----- Information provided
$ cat config.mk
export PLATFORM = sky130hd
export DESIGN_NAME = mini_core_flat
export DESIGN_NICKNAME = d
export VERILOG_FILES = /design/src/design/mc_pkg.sv /design/src/design/core_bus_if.sv /design/src/design/mini_core.sv /design/src/flat_wrapper.sv
export SDC_FILE = /design/constraint.sdc
export NUM_CORES = 1
export LEC_CHECK = 0
export BUFFER_PORTS_ARGS = -buffer_cell sky130_fd_sc_hd__buf_4
export CAP_MARGIN = 20
export CORE_UTILIZATION = 23
export CTS_CLUSTER_SIZE = 10
export DETAILED_ROUTE_END_ITERATION = 12
export GPL_ROUTABILITY_DRIVEN = 1
export GPL_TIMING_DRIVEN = 0
export HOLD_SLACK_MARGIN = 0.02
export PLACE_DENSITY = 0.51
export REMOVE_ABC_BUFFERS = 1
export SETUP_SLACK_MARGIN = 0.4
export SYNTH_ARGS = -nofsm -noshare
export SYNTH_HDL_FRONTEND = slang
export SYNTH_SLANG_ARGS = --single-unit
export TNS_END_PERCENT = 20
$ cat constraint.sdc
create_clock -name CLK -period 7.95 [get_ports CLK]
set_clock_uncertainty 0.05 [all_clocks]
set_input_delay 0.795 -clock CLK [delete_from_list [all_inputs] [get_ports CLK]]
set_output_delay 0.795 -clock CLK [all_outputs]
set_load 0.005 [all_outputs]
----------
● Task description
From the first record to the last, copy everything exactly.

● Written response
$ cat config.mk
export PLATFORM = sky130hd
export DESIGN_NAME = mini_core_flat
export DESIGN_NICKNAME = d
export VERILOG_FILES = /design/src/design/mc_pkg.sv /design/src/design/core_bus_if.sv /design/src/design/mini_core.sv /design/src/flat_wrapper.sv
export SDC_FILE = /design/constraint.sdc
export NUM_CORES = 1
export LEC_CHECK = 0
export BUFFER_PORTS_ARGS = -buffer_cell sky130_fd_sc_hd__buf_4
export CAP_MARGIN = 20
export CORE_UTILIZATION = 23
export CTS_CLUSTER_SIZE = 10
export DETAILED_ROUTE_END_ITERATION = 12
export GPL_ROUTABILITY_DRIVEN = 1
export GPL_TIMING_DRIVEN = 0
export HOLD_SLACK_MARGIN = 0.02
export PLACE_DENSITY = 0.51
export REMOVE_ABC_BUFFERS = 1
export SETUP_SLACK_MARGIN = 0.4
export SYNTH_ARGS = -nofsm -noshare
export SYNTH_HDL_FRONTEND = slang
export SYNTH_SLANG_ARGS = --single-unit
export TNS_END_PERCENT = 20
$ cat constraint.sdc
create_clock -name CLK -period 7.95 [get_ports CLK]
set_clock_uncertainty 0.05 [all_clocks]
set_input_delay 0.795 -clock CLK [delete_from_list [all_inputs] [get_ports CLK]]
set_output_delay 0.795 -clock CLK [all_outputs]
set_load 0.005 [all_outputs]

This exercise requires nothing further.